%%
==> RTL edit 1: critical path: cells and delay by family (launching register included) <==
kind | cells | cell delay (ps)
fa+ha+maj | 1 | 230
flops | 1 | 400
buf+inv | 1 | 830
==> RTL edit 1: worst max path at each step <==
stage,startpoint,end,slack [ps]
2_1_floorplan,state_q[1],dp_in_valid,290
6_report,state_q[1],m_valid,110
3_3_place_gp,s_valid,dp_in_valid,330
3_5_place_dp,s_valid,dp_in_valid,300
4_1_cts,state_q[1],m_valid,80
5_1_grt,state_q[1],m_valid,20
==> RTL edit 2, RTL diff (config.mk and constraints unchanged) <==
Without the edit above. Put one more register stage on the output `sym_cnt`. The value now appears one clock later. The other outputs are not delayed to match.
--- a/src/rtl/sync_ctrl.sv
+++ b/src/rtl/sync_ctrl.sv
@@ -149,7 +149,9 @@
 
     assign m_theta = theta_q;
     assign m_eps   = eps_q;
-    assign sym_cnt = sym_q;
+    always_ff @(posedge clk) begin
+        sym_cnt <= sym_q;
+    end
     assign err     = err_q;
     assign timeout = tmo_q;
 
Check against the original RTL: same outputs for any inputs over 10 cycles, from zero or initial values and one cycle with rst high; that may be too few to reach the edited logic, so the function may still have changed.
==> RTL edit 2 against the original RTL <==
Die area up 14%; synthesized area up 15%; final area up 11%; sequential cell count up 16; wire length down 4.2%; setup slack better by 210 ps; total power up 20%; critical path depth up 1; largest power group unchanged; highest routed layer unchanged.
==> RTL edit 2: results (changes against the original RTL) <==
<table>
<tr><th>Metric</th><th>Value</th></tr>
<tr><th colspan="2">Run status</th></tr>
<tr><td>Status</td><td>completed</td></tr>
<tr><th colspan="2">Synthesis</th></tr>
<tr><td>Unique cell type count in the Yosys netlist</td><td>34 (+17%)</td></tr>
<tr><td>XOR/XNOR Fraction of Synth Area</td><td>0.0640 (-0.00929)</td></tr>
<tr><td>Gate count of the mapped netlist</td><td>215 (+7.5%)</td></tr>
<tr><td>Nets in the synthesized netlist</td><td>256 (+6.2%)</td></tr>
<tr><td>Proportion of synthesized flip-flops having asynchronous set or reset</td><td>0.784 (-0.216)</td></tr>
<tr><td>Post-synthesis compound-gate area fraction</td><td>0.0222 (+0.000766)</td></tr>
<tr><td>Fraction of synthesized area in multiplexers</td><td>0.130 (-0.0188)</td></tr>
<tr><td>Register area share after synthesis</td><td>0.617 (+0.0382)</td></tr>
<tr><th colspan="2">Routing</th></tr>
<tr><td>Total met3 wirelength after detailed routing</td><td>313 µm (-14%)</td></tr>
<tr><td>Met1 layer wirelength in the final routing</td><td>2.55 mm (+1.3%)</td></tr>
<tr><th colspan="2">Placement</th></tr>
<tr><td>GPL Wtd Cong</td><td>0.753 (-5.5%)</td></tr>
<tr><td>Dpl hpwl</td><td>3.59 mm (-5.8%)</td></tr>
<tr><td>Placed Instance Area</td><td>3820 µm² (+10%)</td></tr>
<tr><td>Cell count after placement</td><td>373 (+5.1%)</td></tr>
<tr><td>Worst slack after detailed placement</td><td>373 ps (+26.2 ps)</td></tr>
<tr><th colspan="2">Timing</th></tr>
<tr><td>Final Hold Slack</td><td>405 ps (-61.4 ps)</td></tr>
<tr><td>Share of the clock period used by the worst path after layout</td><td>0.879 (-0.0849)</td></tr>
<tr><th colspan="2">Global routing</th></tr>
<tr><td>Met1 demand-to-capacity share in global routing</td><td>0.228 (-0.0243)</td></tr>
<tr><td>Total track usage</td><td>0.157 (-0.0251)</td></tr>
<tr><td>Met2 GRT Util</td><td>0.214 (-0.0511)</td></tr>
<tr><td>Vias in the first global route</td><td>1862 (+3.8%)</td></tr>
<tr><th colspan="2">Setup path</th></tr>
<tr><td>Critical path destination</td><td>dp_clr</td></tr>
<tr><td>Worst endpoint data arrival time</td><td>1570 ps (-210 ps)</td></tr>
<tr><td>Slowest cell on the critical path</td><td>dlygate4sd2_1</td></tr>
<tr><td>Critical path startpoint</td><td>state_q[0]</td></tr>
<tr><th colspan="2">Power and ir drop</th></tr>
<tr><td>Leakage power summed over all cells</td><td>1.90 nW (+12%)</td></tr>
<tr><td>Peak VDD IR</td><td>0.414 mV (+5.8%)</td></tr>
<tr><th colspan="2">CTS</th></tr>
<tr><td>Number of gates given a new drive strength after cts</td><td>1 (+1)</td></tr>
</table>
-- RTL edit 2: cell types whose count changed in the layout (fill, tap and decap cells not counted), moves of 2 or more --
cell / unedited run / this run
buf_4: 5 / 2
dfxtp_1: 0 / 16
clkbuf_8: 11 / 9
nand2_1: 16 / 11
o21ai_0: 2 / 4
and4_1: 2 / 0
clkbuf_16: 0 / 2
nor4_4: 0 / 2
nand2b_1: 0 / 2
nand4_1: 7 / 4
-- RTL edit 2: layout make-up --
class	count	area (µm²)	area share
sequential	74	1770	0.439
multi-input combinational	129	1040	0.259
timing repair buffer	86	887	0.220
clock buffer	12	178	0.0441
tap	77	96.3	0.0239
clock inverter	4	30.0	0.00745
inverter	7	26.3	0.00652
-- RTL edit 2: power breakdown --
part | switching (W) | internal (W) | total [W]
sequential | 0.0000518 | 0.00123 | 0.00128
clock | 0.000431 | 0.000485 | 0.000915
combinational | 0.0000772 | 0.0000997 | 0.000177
File: config.mk
export PLATFORM = sky130hd
export DESIGN_NAME = jtdd_rom_arb_flat
export DESIGN_NICKNAME = d
export VERILOG_FILES = /design/src/rtl/jtdd_rom_arb_if.sv /design/src/rtl/jtdd_rom_arb.sv /design/src/flat_wrapper.sv
export SDC_FILE = /design/constraint.sdc
export NUM_CORES = 1
export LEC_CHECK = 0
export ABC_AREA = 1
export BUFFER_PORTS_ARGS = -buffer_cell sky130_fd_sc_hd__buf_2
export CORE_MARGIN = 2
export CORE_UTILIZATION = 40
export CTS_CLUSTER_SIZE = 40
export DETAILED_ROUTE_END_ITERATION = 10
export MAX_ROUTING_LAYER = met4
export PLACE_DENSITY = 0.62
export SYNTH_ARGS = -nofsm -noshare
export SYNTH_HDL_FRONTEND = slang
export SYNTH_SLANG_ARGS = --single-unit
File: constraint.sdc
create_clock -name clk -period 2.8 [get_ports clk]
set_input_delay 0.28 -clock clk [delete_from_list [all_inputs] [get_ports clk]]
set_output_delay 0.28 -clock clk [all_outputs]
set_load 0.05 [all_outputs]
File: src/rtl/jtdd_rom_arb_if.sv
// Requester and SDRAM-side signals of jtdd_rom_arb.
// The slave modport is the arbiter's view; master is the view of whoever drives the requesters and the SDRAM.
interface jtdd_rom_arb_if #(
  parameter int AW0 = 19,
  parameter int AW1 = 17,
  parameter int AW2 = 15
);
  logic           obj_cs;
  logic           scr_cs;
  logic           chr_cs;
  logic [AW0-1:0] obj_addr;
  logic [AW1-1:0] scr_addr;
  logic [AW2-1:0] chr_addr;
  logic [15:0]    obj_data;
  logic [15:0]    scr_data;
  logic [15:0]    chr_data;
  logic           obj_ok;
  logic           scr_ok;
  logic           chr_ok;
  logic [21:0]    sdram_addr;
  logic           sdram_req;
  logic           sdram_ack;
  logic           sdram_dst;
  logic [15:0]    sdram_dout;

  modport slave (
    input  obj_cs, scr_cs, chr_cs, obj_addr, scr_addr, chr_addr,
    output obj_data, scr_data, chr_data, obj_ok, scr_ok, chr_ok,
    output sdram_addr, sdram_req,
    input  sdram_ack, sdram_dst, sdram_dout
  );

  modport master (
    output obj_cs, scr_cs, chr_cs, obj_addr, scr_addr, chr_addr,
    input  obj_data, scr_data, chr_data, obj_ok, scr_ok, chr_ok,
    input  sdram_addr, sdram_req,
    output sdram_ack, sdram_dst, sdram_dout
  );
endinterface

File: src/rtl/jtdd_rom_arb.sv
// Three single-word ROM caches (obj/scr/chr) sharing one SDRAM port; JTDD_ROMARB_RR_EN selects round-robin, else obj>scr>chr.
// Latency: pending -> sdram_req +1 cycle, sdram_dst -> ok +1 cycle; sdram_req held until sdram_ack, one access in flight.
module jtdd_rom_arb #(
  parameter int          AW0  = 19,
  parameter int          AW1  = 17,
  parameter int          AW2  = 15,
  parameter logic [21:0] OFS0 = 22'h0,
  parameter logic [21:0] OFS1 = 22'h80000,
  parameter logic [21:0] OFS2 = 22'hA0000
) (
  input  logic             clk,
  input  logic             rst_n,
  jtdd_rom_arb_if.slave    bus
);

  typedef enum logic [1:0] {
    ST_IDLE = 2'd0,
    ST_REQ  = 2'd1,
    ST_DATA = 2'd2
  } state_t;

  state_t      state_q, state_d;
  logic [1:0]  gnt_q, gnt_d;
  logic [21:0] sdram_addr_q, sdram_addr_d;
  logic        sdram_req_q, sdram_req_d;
  logic [15:0] data_q [3];
  logic [15:0] data_d [3];
  logic [21:0] tag_q  [3];
  logic [21:0] tag_d  [3];
  logic [2:0]  valid_q, valid_d;

  logic [2:0]  cs;
  logic [2:0]  ok;
  logic [2:0]  pending;
  logic [21:0] addr_ext [3];
  logic [21:0] word_addr [3];
  logic [1:0]  sel;

  // Tags hold the requester address zero-extended, so one comparator width serves all three.
  assign cs          = {bus.chr_cs, bus.scr_cs, bus.obj_cs};
  assign addr_ext[0] = 22'(bus.obj_addr);
  assign addr_ext[1] = 22'(bus.scr_addr);
  assign addr_ext[2] = 22'(bus.chr_addr);
  assign word_addr[0] = OFS0 + addr_ext[0];
  assign word_addr[1] = OFS1 + addr_ext[1];
  assign word_addr[2] = OFS2 + addr_ext[2];

  always_comb begin
    ok      = 3'b000;
    pending = 3'b000;
    for (int i = 0; i < 3; i++) begin
      ok[i]      = cs[i] & valid_q[i] & (addr_ext[i] == tag_q[i]);
      pending[i] = cs[i] & ~ok[i];
    end
  end

`ifdef JTDD_ROMARB_RR_EN
  logic [1:0] rr_ptr_q, rr_ptr_d;

  function automatic logic [1:0] rr_idx(input logic [1:0] p, input logic [1:0] k);
    logic [2:0] s;
    s = {1'b0, p} + {1'b0, k};
    return (s >= 3'd3) ? 2'(s - 3'd3) : s[1:0];
  endfunction

  // Walk the search order backwards so the earliest pending requester is the one left in sel.
  always_comb begin
    sel = 2'd0;
    for (int k = 2; k >= 0; k--) begin
      if (pending[rr_idx(rr_ptr_q, 2'(k))]) begin
        sel = rr_idx(rr_ptr_q, 2'(k));
      end
    end
  end

  always_comb begin
    rr_ptr_d = rr_ptr_q;
    if (state_q == ST_IDLE && |pending) begin
      rr_ptr_d = (sel == 2'd2) ? 2'd0 : sel + 2'd1;
    end
  end

  always_ff @(posedge clk or negedge rst_n) begin
    if (!rst_n) begin
      rr_ptr_q <= 2'd0;
    end else begin
      rr_ptr_q <= rr_ptr_d;
    end
  end
`else
  always_comb begin
    sel = 2'd0;
    if (pending[0]) begin
      sel = 2'd0;
    end else if (pending[1]) begin
      sel = 2'd1;
    end else if (pending[2]) begin
      sel = 2'd2;
    end
  end
`endif

  always_comb begin
    state_d      = state_q;
    gnt_d        = gnt_q;
    sdram_addr_d = sdram_addr_q;
    sdram_req_d  = sdram_req_q;
    valid_d      = valid_q;
    for (int i = 0; i < 3; i++) begin
      data_d[i] = data_q[i];
      tag_d[i]  = tag_q[i];
    end

    case (state_q)
      ST_IDLE: begin
        if (|pending) begin
          gnt_d          = sel;
          tag_d[sel]     = addr_ext[sel];
          valid_d[sel]   = 1'b0;
          sdram_addr_d   = word_addr[sel];
          sdram_req_d    = 1'b1;
          state_d        = ST_REQ;
        end
      end
      ST_REQ: begin
        if (bus.sdram_ack) begin
          sdram_req_d = 1'b0;
          // Controller may return data in the same cycle it accepts the request.
          if (bus.sdram_dst) begin
            data_d[gnt_q]  = bus.sdram_dout;
            valid_d[gnt_q] = 1'b1;
            state_d        = ST_IDLE;
          end else begin
            state_d = ST_DATA;
          end
        end
      end
      ST_DATA: begin
        if (bus.sdram_dst) begin
          data_d[gnt_q]  = bus.sdram_dout;
          valid_d[gnt_q] = 1'b1;
          state_d        = ST_IDLE;
        end
      end
      default: begin
        state_d     = ST_IDLE;
        sdram_req_d = 1'b0;
      end
    endcase
  end

  always_ff @(posedge clk or negedge rst_n) begin
    if (!rst_n) begin
      state_q      <= ST_IDLE;
      gnt_q        <= 2'd0;
      sdram_addr_q <= 22'd0;
      sdram_req_q  <= 1'b0;
      valid_q      <= 3'b000;
      for (int i = 0; i < 3; i++) begin
        data_q[i] <= 16'd0;
        tag_q[i]  <= 22'd0;
      end
    end else begin
      state_q      <= state_d;
      gnt_q        <= gnt_d;
      sdram_addr_q <= sdram_addr_d;
      sdram_req_q  <= sdram_req_d;
      valid_q      <= valid_d;
      for (int i = 0; i < 3; i++) begin
        data_q[i] <= data_d[i];
        tag_q[i]  <= tag_d[i];
      end
    end
  end

  assign bus.obj_data   = data_q[0];
  assign bus.scr_data   = data_q[1];
  assign bus.chr_data   = data_q[2];
  assign bus.obj_ok     = ok[0];
  assign bus.scr_ok     = ok[1];
  assign bus.chr_ok     = ok[2];
  assign bus.sdram_addr = sdram_addr_q;
  assign bus.sdram_req  = sdram_req_q;

endmodule

File: src/flat_wrapper.sv
// flat-port wrapper written by rule: the top's interface ports become plain ports
module jtdd_rom_arb_flat 
#(
  parameter int          AW0  = 19,
  parameter int          AW1  = 17,
  parameter int          AW2  = 15,
  parameter logic [21:0] OFS0 = 22'h0,
  parameter logic [21:0] OFS1 = 22'h80000,
  parameter logic [21:0] OFS2 = 22'hA0000
)
  (clk, rst_n, bus_obj_cs, bus_scr_cs, bus_chr_cs, bus_obj_addr, bus_scr_addr, bus_chr_addr, bus_obj_data, bus_scr_data, bus_chr_data, bus_obj_ok, bus_scr_ok, bus_chr_ok, bus_sdram_addr, bus_sdram_req, bus_sdram_ack, bus_sdram_dst, bus_sdram_dout);
  jtdd_rom_arb_if #(.AW0(AW0), .AW1(AW1), .AW2(AW2)) bus_i ();
  input  logic clk;
  input  logic rst_n;
  input wire logic [$bits(bus_i.obj_cs)-1:0] bus_obj_cs;
  input wire logic [$bits(bus_i.scr_cs)-1:0] bus_scr_cs;
  input wire logic [$bits(bus_i.chr_cs)-1:0] bus_chr_cs;
  input wire logic [$bits(bus_i.obj_addr)-1:0] bus_obj_addr;
  input wire logic [$bits(bus_i.scr_addr)-1:0] bus_scr_addr;
  input wire logic [$bits(bus_i.chr_addr)-1:0] bus_chr_addr;
  output wire logic [$bits(bus_i.obj_data)-1:0] bus_obj_data;
  output wire logic [$bits(bus_i.scr_data)-1:0] bus_scr_data;
  output wire logic [$bits(bus_i.chr_data)-1:0] bus_chr_data;
  output wire logic [$bits(bus_i.obj_ok)-1:0] bus_obj_ok;
  output wire logic [$bits(bus_i.scr_ok)-1:0] bus_scr_ok;
  output wire logic [$bits(bus_i.chr_ok)-1:0] bus_chr_ok;
  output wire logic [$bits(bus_i.sdram_addr)-1:0] bus_sdram_addr;
  output wire logic [$bits(bus_i.sdram_req)-1:0] bus_sdram_req;
  input wire logic [$bits(bus_i.sdram_ack)-1:0] bus_sdram_ack;
  input wire logic [$bits(bus_i.sdram_dst)-1:0] bus_sdram_dst;
  input wire logic [$bits(bus_i.sdram_dout)-1:0] bus_sdram_dout;
  assign bus_i.obj_cs = bus_obj_cs;
  assign bus_i.scr_cs = bus_scr_cs;
  assign bus_i.chr_cs = bus_chr_cs;
  assign bus_i.obj_addr = bus_obj_addr;
  assign bus_i.scr_addr = bus_scr_addr;
  assign bus_i.chr_addr = bus_chr_addr;
  assign bus_obj_data = bus_i.obj_data;
  assign bus_scr_data = bus_i.scr_data;
  assign bus_chr_data = bus_i.chr_data;
  assign bus_obj_ok = bus_i.obj_ok;
  assign bus_scr_ok = bus_i.scr_ok;
  assign bus_chr_ok = bus_i.chr_ok;
  assign bus_sdram_addr = bus_i.sdram_addr;
  assign bus_sdram_req = bus_i.sdram_req;
  assign bus_i.sdram_ack = bus_sdram_ack;
  assign bus_i.sdram_dst = bus_sdram_dst;
  assign bus_i.sdram_dout = bus_sdram_dout;
  jtdd_rom_arb #(.AW0(AW0), .AW1(AW1), .AW2(AW2), .OFS0(OFS0), .OFS1(OFS1), .OFS2(OFS2)) u_core (.clk(clk), .rst_n(rst_n), .bus(bus_i));
endmodule
==> metrics.txt <==
status complete, no violations; Hold WC Path Type in2reg; main flop type after synthesis dfrtp_1; # DRC 0; Max Cap Violations 0; max_slew headroom 0.634; FMAX 408 MHz; dpl hpwl 16200 um; worst reg2reg setup slack 0.36 ns; setup TNS 0 ns; CP delay by family, top simple AND/OR/NAND/NOR gates; register bit total from synthesis 133; WP buf/inv 2; # H-tree levels 4; dpl ws 0.404 ns; drt pass-1 iters 5; sequential fraction of the synthesis area 0.468; Nets 1193; clk slew on worst S/H paths 0.06 ns; CP Launch Type register; worst-margin pin slew 0.549 ns; kind of critical path reg2out; share of cells above drive strength 1 0.210; largest net degree at the start of global routing 57; Routed WL 21500 um; Worst-Skew Late Latency 0.43 ns; num rows 48; first-pass GRT wire length 34000 um; FF-to-FF path depth 17; Post-synth ARST share 1.00; Hold Fails Final Rpt 0; number of nets with antenna violations after routing 0; Port-buffer cells 145; number of top-level pins 148; starting density of the core 0.410; Final Util 0.499; RSZ-0062 raised after global routing no; number of slew-limit violations in the final report 0; Synth top area share 0.468; cell area after synthesis 0.00711 mm^2; Hold Crit Depth 3; worst endpoint data arrival time 2.17 ns; fillcell total 1732; die area 0.0189 mm^2; # setup viols final 0; area grow syn2layout 21.7%; syn avg cell area 7.40 um^2; initial antenna violation count 0; synth top area cells dfrtp_1, nand2_1, nand3_1; post-cts gate resize count 0; gr usage total 0.247; CTS sink cnt 133; initial DRC count 568; Tmin final 2.45 ns; Post-synth top cells nand2_1, dfrtp_1, inv_1; via count 6589; multi-input logic area 0.00314 mm^2; DIE HEIGHT 137 um; Avg WL per Cell 15.9 um; core area 0.0174 mm^2; top-count cell post-synth nand2_1; post-synthesis cell type count 35; PwrDens 1220 mW/mm^2; Tcrit/Tclk final 0.875; via/cell ratio 4.88; crit path cell chain nand2_1 > clkinv_1 > o2111ai_1 > nor3b_1 > nand3_1 > nor4b_1 > buf_2; CTS tree yes; register area 0.00333 mm^2; synth warn 0; Post-Syn Instances 961; Crit Path Max Fanout 4; grt total ovfl 0; final worst setup slack 0.350 ns; Post-Route Skew 0.0102 ns; worst ir drop on vdd 0.728 mV; CTS max path bufs 2; Leakage Power 4.87 nW; vias in the first global route 6300; Root Buffer clkbuf_16; Ant. Diodes 0; CTS buffer count 17; Die X 137 um; Worst path max stage delay 0.43 ns; area leader, netlist dfrtp_1; Critical Path End Type primary output; CP Depth 7; Crit-path slowest cell dfrtp_1; Final GP Congestion 0.938; Req. time, crit path 2.52 ns; number of synthesized flops with an enable pin 0
-- where the power goes --
part	switching (mW)	internal, mW
Combinational	3.56	1.32
Clock	0.895	1.32
Sequential	0.657	2.84
-- sequential cells by signal, summed over array words and instances, names as in the netlist --
register and cells:
u_core.bus.scr_data 16, u_core.bus.sdram_addr 20, u_core.valid_q 3, u_core.state_q 2, u_core.bus.chr_data 16, u_core.bus.obj_data 16, u_core.bus.sdram_req 1, u_core.gnt_q 2
u_core.tag_q 57
-- metal layers --
metal / global-route usage / up-vias / wire length (um) / share of wire
met5: - / - / 0 / 0
met4: 0.0813 / 0 / 422 / 0.020
met3: 0.0482 / 31 / 1380 / 0.064
met2: 0.364 / 233 / 9550 / 0.44
met1: 0.344 / 3033 / 10200 / 0.47
li1: - / 3292 / - / -
-- cells in the final DEF (no fill, tap or decap), drive strengths merged --
master / count
nor3b: 2
bufinv: 2
a211oi: 1
xor2: 2
nor2: 67
a21oi: 1
clkbuf: 18
o2bb2ai: 1
nor4b: 1
dlygate4sd3: 1
o21ai: 66
nand4: 7
o2111ai: 3
buf: 164
xnor2: 9
nand3: 110
inv: 119
clkinv: 5
o21a: 3
conb: 2
nand2: 385
or2: 4
or4: 1
dfrtp: 133
nor3: 2
nand3b: 1
nor4: 5
clkinvlp: 2
ha: 7
-- stage by stage --
stage	cells	instance area [um^2]	hold WS [ns]	power, mW
after floorplan	962	7110	-0.0156	7.03
after global placement	1317	8070	0.281	8.32
after detailed placement	1317	8070	0.286	8.39
after CTS	1349	8650	0.123	10.6
after global routing	1349	8650	0.151	11.3
final	1349	8650	0.133	10.6
-- tightest hold or removal path: cells and delay by family --
kind,cells,cell delay [ns]
buf+inv,2,0.15
compound gates,1,0.08
-- cell type report --
cell class | instances | area share
flip-flops and latches | 133 | 0.385
well taps | 225 | 0.0325
multi-input cells | 680 | 0.363
repair buffers | 165 | 0.104
inverters | 115 | 0.0499
clock buffers | 18 | 0.0496
clock inverters | 13 | 0.0172
-- worst paths after layout --
| kind | start | end |
|---|---|---|
| setup / recovery | u_core.valid_q[0] | bus_obj_ok |
| hold / removal | bus_sdram_dout[6] | u_core.bus.obj_data[6] |
| setup reg to reg | u_core.tag_q[29] | u_core.tag_q[35] |
| hold reg to reg | u_core.tag_q[17] | u_core.tag_q[17] |
| max in group asynchronous | rst_n | u_core.tag_q[35] |
| min in group asynchronous | rst_n | u_core.bus.sdram_addr[7] |
-- cells by family after synthesis --
family | count (synthesis) | synth area share
AND/OR/NAND/NOR | 585 | 0.358
flip-flops | 133 | 0.468
other | 1 | 0.000527
AO/OA/AOI/OAI | 75 | 0.0563
adder cells (fa/ha/maj) | 7 | 0.0123
XOR/XNOR | 11 | 0.0136
buffers and inverters | 149 | 0.0911
-- repair_timing --
| action | in CTS | in global routing |
|---|---|---|
| hold endpoints to repair | 52 | 0 |
| setup buffers | 0 | 0 |
| hold buffers | 1 | 0 |
| endpoints found under the setup margin | 0 | 0 |
Note: power is estimated with default switching activity, not from simulation.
%%
#### [Your task]
From the material above, set down exactly the lines starting at the one with "-- RTL edit 2: cell" and ending at the one with "-- RTL edit 2: layout", end lines included.

#### [Answer space]
-- RTL edit 2: cell types whose count changed in the layout (fill, tap and decap cells not counted), moves of 2 or more --
cell / unedited run / this run
buf_4: 5 / 2
dfxtp_1: 0 / 16
clkbuf_8: 11 / 9
nand2_1: 16 / 11
o21ai_0: 2 / 4
and4_1: 2 / 0
clkbuf_16: 0 / 2
nor4_4: 0 / 2
nand2b_1: 0 / 2
nand4_1: 7 / 4
-- RTL edit 2: layout make-up --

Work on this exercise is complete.